Austin’s still got a guy in a thong who rides around on a bicycle. We’re doing OK. Remember that Arcade Fire wrote a whole album about the Houston suburbs, but they weren’t exactly love songs.
The four-item list has some fair points:
• Yes, our cedar pollen is trying to kill us. The Houston Press calls the “toxic mix” of allergens a more pernicious terror than Austin’s traffic, which we will concede is a torture reminiscent of the Spanish Inquisition. However, we would counter that living in Houston — itself a city so humid that walking down the street requires swimming lessons, that even alligators have bad hair days — is no less an environmental hazard.

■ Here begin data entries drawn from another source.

### src/rtl/pixstamp_pkg.sv
package pixstamp_pkg;

  // True while a slot index still points inside the store.
  function automatic logic slot_free(input int unsigned wr_idx, input int unsigned depth);
    return wr_idx < depth;
  endfunction

  // True when the entry at rd_idx is the newest one written.
  function automatic logic final_entry(input int unsigned rd_idx, input int unsigned wr_idx);
    return (rd_idx + 1) == wr_idx;
  endfunction

endpackage

### src/rtl/pixstamp_edge.sv
module pixstamp_edge (
  input  logic clk,
  input  logic rst_n,
  input  logic lvl_in,
  output logic rise_o
);

  logic lvl_q;

  always_ff @(posedge clk or negedge rst_n) begin
    if (!rst_n) lvl_q <= 1'b0;
    else        lvl_q <= lvl_in;
  end

  assign rise_o = lvl_in & ~lvl_q;

endmodule

### src/rtl/pixstamp_slots.sv
module pixstamp_slots #(
  parameter int TS_W  = 14,
  parameter int DEPTH = 2,
  parameter int PTR_W = 2
) (
  input  logic             clk,
  input  logic             rst_n,
  input  logic             clr,
  input  logic             wr_en,
  input  logic [PTR_W-1:0] wr_idx,
  input  logic [TS_W-1:0]  wr_data,
  input  logic [PTR_W-1:0] rd_idx,
  output logic [TS_W-1:0]  rd_q,
  output logic [DEPTH-1:0] valid_o
);

  logic [DEPTH*TS_W-1:0] flat;

  for (genvar g = 0; g < DEPTH; g++) begin : g_slot
    logic [TS_W-1:0] q;
    logic            v;
    logic            sel;

    assign sel = wr_en && (wr_idx == PTR_W'(g));

    always_ff @(posedge clk or negedge rst_n) begin
      if (!rst_n) begin
        q <= '0;
        v <= 1'b0;
      end else if (clr) begin
        v <= 1'b0;
      end else if (sel) begin
        q <= wr_data;
        v <= 1'b1;
      end
    end

    assign flat[g*TS_W +: TS_W] = q;
    assign valid_o[g]           = v;
  end

  always_comb begin
    rd_q = '0;
    for (int i = 0; i < DEPTH; i++) begin
      if (rd_idx == PTR_W'(i)) rd_q = flat[i*TS_W +: TS_W];
    end
  end

endmodule

### src/rtl/pixstamp_ctrl.sv
module pixstamp_ctrl #(
  parameter int TS_W  = 14,
  parameter int DEPTH = 2,
  parameter int PTR_W = 2
) (
  input  logic             clk,
  input  logic             rst_n,
  input  logic             train_start,
  input  logic             rec_en,
  input  logic             rd_req,
  input  logic             rise,
  input  logic [TS_W-1:0]  slot_q,
  output logic [PTR_W-1:0] wr_ptr,
  output logic [PTR_W-1:0] rd_ptr,
  output logic             wr_en,
  output logic             hit_ev,
  output logic             wr_full,
  output logic             empty,
  output logic             overflow,
  output logic             pwr_on,
  output logic             rd_valid,
  output logic             rd_last,
  output logic [TS_W-1:0]  rd_data
);

  logic rd_go;

  assign empty   = (rd_ptr == wr_ptr);
  assign wr_full = !pixstamp_pkg::slot_free(32'(wr_ptr), DEPTH);
  assign hit_ev  = rise & rec_en & pwr_on;
  assign wr_en   = hit_ev & ~wr_full & ~train_start;
  assign rd_go   = rd_req & ~rec_en & ~empty & ~train_start;

  always_ff @(posedge clk or negedge rst_n) begin
    if (!rst_n) begin
      wr_ptr   <= '0;
      rd_ptr   <= '0;
      overflow <= 1'b0;
      pwr_on   <= 1'b0;
      rd_valid <= 1'b0;
      rd_last  <= 1'b0;
      rd_data  <= '0;
    end else if (train_start) begin
      wr_ptr   <= '0;
      rd_ptr   <= '0;
      overflow <= 1'b0;
      pwr_on   <= 1'b1;
      rd_valid <= 1'b0;
      rd_last  <= 1'b0;
    end else begin
      if (wr_en) wr_ptr <= wr_ptr + PTR_W'(1);
      if (hit_ev && wr_full) overflow <= 1'b1;
      rd_valid <= rd_go;
      rd_last  <= rd_go && pixstamp_pkg::final_entry(32'(rd_ptr), 32'(wr_ptr));
      if (rd_go) begin
        rd_data <= slot_q;
        rd_ptr  <= rd_ptr + PTR_W'(1);
      end
      if (!rec_en && empty) pwr_on <= 1'b0;
    end
  end

endmodule

### src/rtl/pixstamp_recorder.sv
module pixstamp_recorder #(
  parameter int TS_W  = 14,
  parameter int DEPTH = 2
) (
  input  logic            clk,
  input  logic            rst_n,
  input  logic            train_start,
  input  logic            rec_en,
  input  logic            fire_in,
  input  logic [TS_W-1:0] ts_bus,
  input  logic            rd_req,
  output logic            empty_o,
  output logic            overflow_o,
  output logic            mem_pwr_en,
  output logic            rd_valid,
  output logic            rd_last,
  output logic [TS_W-1:0] rd_data
);

  localparam int PTR_W = $clog2(DEPTH + 1);

  logic             fire_rise;
  logic             hit_ev;
  logic             wr_full;
  logic             wr_en;
  logic [PTR_W-1:0] wr_ptr;
  logic [PTR_W-1:0] rd_ptr;
  logic [TS_W-1:0]  slot_q;
  logic [DEPTH-1:0] slot_valid;

  pixstamp_edge u_edge (
    .clk    (clk),
    .rst_n  (rst_n),
    .lvl_in (fire_in),
    .rise_o (fire_rise)
  );

  pixstamp_slots #(.TS_W(TS_W), .DEPTH(DEPTH), .PTR_W(PTR_W)) u_slots (
    .clk     (clk),
    .rst_n   (rst_n),
    .clr     (train_start),
    .wr_en   (wr_en),
    .wr_idx  (wr_ptr),
    .wr_data (ts_bus),
    .rd_idx  (rd_ptr),
    .rd_q    (slot_q),
    .valid_o (slot_valid)
  );

  pixstamp_ctrl #(.TS_W(TS_W), .DEPTH(DEPTH), .PTR_W(PTR_W)) u_ctrl (
    .clk         (clk),
    .rst_n       (rst_n),
    .train_start (train_start),
    .rec_en      (rec_en),
    .rd_req      (rd_req),
    .rise        (fire_rise),
    .slot_q      (slot_q),
    .wr_ptr      (wr_ptr),
    .rd_ptr      (rd_ptr),
    .wr_en       (wr_en),
    .hit_ev      (hit_ev),
    .wr_full     (wr_full),
    .empty       (empty_o),
    .overflow    (overflow_o),
    .pwr_on      (mem_pwr_en),
    .rd_valid    (rd_valid),
    .rd_last     (rd_last),
    .rd_data     (rd_data)
  );

endmodule

### config.mk
export PLATFORM = sky130hd
export DESIGN_NAME = pixstamp_recorder
export DESIGN_NICKNAME = d
export VERILOG_FILES = /design/src/rtl/pixstamp_pkg.sv /design/src/rtl/pixstamp_edge.sv /design/src/rtl/pixstamp_slots.sv /design/src/rtl/pixstamp_ctrl.sv /design/src/rtl/pixstamp_recorder.sv
export SDC_FILE = /design/constraint.sdc
export NUM_CORES = 1
export LEC_CHECK = 0
export BUFFER_PORTS_ARGS = -buffer_cell sky130_fd_sc_hd__clkbuf_2
export CORE_MARGIN = 1
export CORE_UTILIZATION = 36
export CTS_CLUSTER_SIZE = 20
export DETAILED_ROUTE_END_ITERATION = 8
export PLACE_DENSITY_LB_ADDON = 0.08
export SYNTH_ARGS = -nofsm -noshare
export SYNTH_HDL_FRONTEND = slang
export SYNTH_HIERARCHICAL = 1
export SYNTH_SLANG_ARGS = --single-unit
### constraint.sdc
create_clock -name clk -period 2.4 [get_ports clk]
set_input_delay 0.48 -clock clk [delete_from_list [all_inputs] [get_ports clk]]
set_output_delay 0.48 -clock clk [all_outputs]
set_load 0.01 [all_outputs]
==> impl_metrics.ini, run 1 <==
[die]
die-area_um2 = 6890
initial_core_util_pct = 37.2
die_w_um = 83.0
rows = 29
ioPinCount = 39
fp.coreArea_um2 = 6350
die_h_um = 83.0

[logic_synthesis]
syn_inst = 164
syn_nets = 185
avgSynthCellArea_um2 = 14.4
ys.warnings.count = 6
syn_area_um2 = 2360

[clock_tree]
htreeDepth = 2
cts.sinks = 51
post-cts-setup-buffer-count = 0
ctsHoldBuffers = 0
cts_tree = yes
cts_buffers = 5
clkTransAtPathRegs_ps = 90
cts_max_path_buffers = 2
cts_resized = 0
root_buffer = clkbuf_8
clkLatencyLatePin_ps = 300

[grt]
grt_max_degree = 52
grt_use_met1_pct = 17.2
grt.met2_usage_pct = 21.2
antenna_found_initial = 0
grt_usage_pct = 13.3
grt_most_used_layer = met2
overflow = 0
grt_pass1_vias = 1448
use_met3_pct = 4.37
grt_first_pass_wirelength_um = 7220

[route]
drtPass1Iterations = 4
drtIter0Drc = 98
post_drt_wl_per_cell_um = 14.8
ant_nets = 0
drc_errors = 0
vias = 1341
via_per_inst = 4.77
drt_wl_total_um = 4160

[finish]
layout.cells.non_filler = 281
nNetsFinal = 224
area.growth.synth_to_final_pct = 14.1
final_core_util_pct = 42.5
drive_gt1_share_pct = 47.1
antenna_cells = 0

[power]
leakage_nw = 1.36
vdd_drop_max_mv = 0.390
p_per_area_nw_per_um2 = 736

[critical_path]
arrival_ps = 2170
end_kind = flip-flop
worstReg2RegEnd = u_ctrl/rd_data[3]
critical_path.startpoint_type = flip-flop
cp.required_ps = 2590
critPathKind = reg -> reg
r2r_slack_ps = 430
r2r-start = u_ctrl/wr_ptr[0]
r2r_cells = 3
cp_max_fo = 16

[place]
dp_hpwl_um = 2780
place_inst = 273
gp_congestion = 0.664
io_buffers = 38

[timing]
finalSetupTns_ps = 0
setup_violations = 0
drv_slew = 0
tightest_slew_ps = 765
rsz0062_at_grt = false
period_needed_ps = 1970
clock_skew_ps = 3.12
relSlewSlack_pct = 49.0
fmax_ghz = 0.507
final-hold-violation-count = 0
period_share_pct = 82.3
whs_ps = 266

[min_path]
min_path_type = in -> async

[status]
status = finished, final reports clean

[run]
cap_violations = 0
final cells by class:
cell class	count	area (um2)
Fill cell	589	3650
Sequential cell	51	1280
Multi-Input combinational cell	101	976
Timing Repair Buffer	43	228
Tap cell	77	96.3
Clock buffer	6	82.6
Clock inverter	2	35.0
Inverter	1	3.75
worst max-delay path, cell delays in order, from the launching register on:
cell     delay (ps)
dfrtp_1         480
xnor2_1         290
a211o_1         680
mux2_2          410
placed cells by master, fill, tap and decap left out:
cell	instances
o31ai_1	1
mux2i_1	15
xor2_1	4
nor2_1	20
clkinv_2	1
clkbuf_2	38
nor4_1	1
inv_1	1
mux2_4	18
and3_1	1
nor2b_4	1
nor4b_4	1
nor2b_1	1
buf_4	5
mux2_2	25
nand4b_1	1
ha_1	1
nand2b_1	4
xnor2_1	2
clkbuf_8	6
dfrtp_1	51
and4bb_1	1
a21oi_1	3
bufinv_16	1
a211o_1	1
state kept, by name, summed over array words and instances, names as in the netlist, 2 cells and up:
signal / count
u_slots/g_slot.q: 28
u_ctrl/wr_ptr: 2
u_ctrl/rd_ptr: 2
u_ctrl/rd_data: 14
per-stage QoR:
| step | total power, W | instance area [um2] | setup WS (ps) |
|---|---|---|---|
| 5_1_grt | 0.00212 | 2700 | 327 |
| 6_report | 0.00199 | 2700 | 426 |
| 3_3_place_gp | 0.00138 | 2580 | 431 |
| 3_5_place_dp | 0.00140 | 2580 | 391 |
| 4_1_cts | 0.00202 | 2700 | 424 |
| 2_1_floorplan | 0.00127 | 2360 | 597 |
worst max-delay path by stage:
stage / from / endpoint / slack [ps] / depth (start not counted)
floorplan: fire_in / u_slots/g_slot[0].q[10] / 600 / 6
global placement: fire_in / u_slots/g_slot[1].q[1] / 430 / 7
detailed placement: fire_in / u_slots/g_slot[1].q[0] / 390 / 7
CTS: u_ctrl/wr_ptr[0] / u_ctrl/rd_data[3] / 420 / 3
global route: u_ctrl/wr_ptr[0] / u_ctrl/rd_data[3] / 330 / 3
finish: u_ctrl/wr_ptr[0] / u_ctrl/rd_data[3] / 430 / 3
where the power goes:
part	switching [W]	internal, W	total (W)	leakage, nW
clock	0.000280	0.000338	0.000618	0.0612
combinational	0.000138	0.000187	0.000326	0.622
sequential	0.0000668	0.000976	0.00104	0.680
metal layers:
layer	share of wire, %	vias up
met4	1.4	0
met5	0	-
met1	46	665
li1	-	638
met2	48	33
met3	4.8	5
No activity file was read; power rests on OpenSTA's default activity.
==> run 2: changes to the inputs <==
clock period = 2 ns   (was 2.4 ns; I/O delays follow)
==> run 2 against run 1 <==
Effect of this change:
- cell count grew 0.36%
- via count shrank 0.15%
- critical endpoint is now empty_o
- global-route usage is essentially flat
- critical path depth grew 1
- sequential cell count is the same
==> impl_metrics.ini, run 2 (synthesis gave the netlist of run 1 again) <==
[status]
status = finished, final reports clean

[die]
ioPinCount = 39
die-area_um2 = 6890
die_h_um = 83.0
fp.coreArea_um2 = 6350
rows = 29
die_w_um = 83.0
initial_core_util_pct = 37.2

[power]
leakage_nw = 1.36
vdd_drop_max_mv = 0.372
p_per_area_nw_per_um2 = 809

[critical_path]
r2r_slack_ps = 300
crit_start = u_ctrl/rd_ptr[0]
critPathKind = reg -> out
cp_max_fo = 18
critical_path.startpoint_type = flip-flop
critical_path_buf_inv_count = 2
cp_slowest_cell = dfrtp_1
r2r_cells = 6
arrival_ps = 1390
worstPathCellList = buf_4, xor2_1, nor2_1, clkbuf_2
end_kind = primary output
critPathMaxStageDelay_ps = 360
cp.required_ps = 1600
crit_family = buffers and inverters
r2r-start = u_edge/lvl_q
worstReg2RegEnd = u_slots/g_slot[0].q[3]

[timing]
clock_skew_ps = 4.75
period_share_pct = 89.6
fmax_ghz = 0.558
tightest_slew_ps = 641
drv_slew = 0
finalSetupTns_ps = 0
relSlewSlack_pct = 57.2
final.setup.worst_slack_ps = 207
setup_violations = 0
period_needed_ps = 1790
rsz0062_at_grt = false
final-hold-violation-count = 0

[finish]
antenna_cells = 0
top_regs = u_slots/g_slot.q x28, u_ctrl/rd_data x14
top_register = u_slots/g_slot.q
area.growth.synth_to_final_pct = 14.4
drive_gt1_share_pct = 47.3
multi_input_comb_area_um2 = 976
largest_reg_flops = 28
final_common_cell = dfrtp_1
final_core_util_pct = 42.6
final_cell_mix = dfrtp_1 (51), clkbuf_2 (38), mux2_2 (25)
fin_area_um2 = 2700
nNetsFinal = 227
fillers = 595
regArea_um2 = 1280

[clock_tree]
htreeDepth = 2
post-cts-setup-buffer-count = 0
clkLatencyLatePin_ps = 300
cts_resized = 0
cts_max_path_buffers = 2
cts.sinks = 51
cts_buffers = 5
root_buffer = clkbuf_8
ctsHoldBuffers = 0
clkTransAtPathRegs_ps = 90
cts_tree = yes

[grt]
overflow = 0
antenna_found_initial = 0
grt_first_pass_wirelength_um = 7000
grt_max_degree = 52
grt_pass1_vias = 1415
grt_usage_pct = 13.3

[route]
drt_wl_total_um = 4120
vias = 1339
ant_nets = 0
post_drt_wl_per_cell_um = 14.6
drtPass1Iterations = 4
drtIter0Drc = 37
drc_errors = 0
via_per_inst = 4.75

[place]
dp_slack_ps = 160
io_buffers = 38
dp_hpwl_um = 2710
place_area_um2 = 2630
gp_congestion = 0.650

[min_path]
min_path_type = in -> async

[run]
cap_violations = 0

• The steady march of development in Austin has indeed displaced minority communities on the east side, as investigated by the American-Statesman in 2015. The precarious state of Austin’s cultural arts scene, too, is the target of demonstrations and city initiatives alike.
So, Austinites, despair not. Cities change. All of ’em. A city is only as weird as its residents. As long as you take a dip in a spring-fed pool smack in the middle of town; or watch a chicken poop on a bingo card and share the road with a flock of peacocks; or host a giant citywide musical festival each spring; or house an urban colony of bats; or bring hippies, college kids, yuppies, artists and Texas legislators side by side, you’re plenty weird.
Just make sure to protect it, or else you might end up looking a little more like other cities we could mention.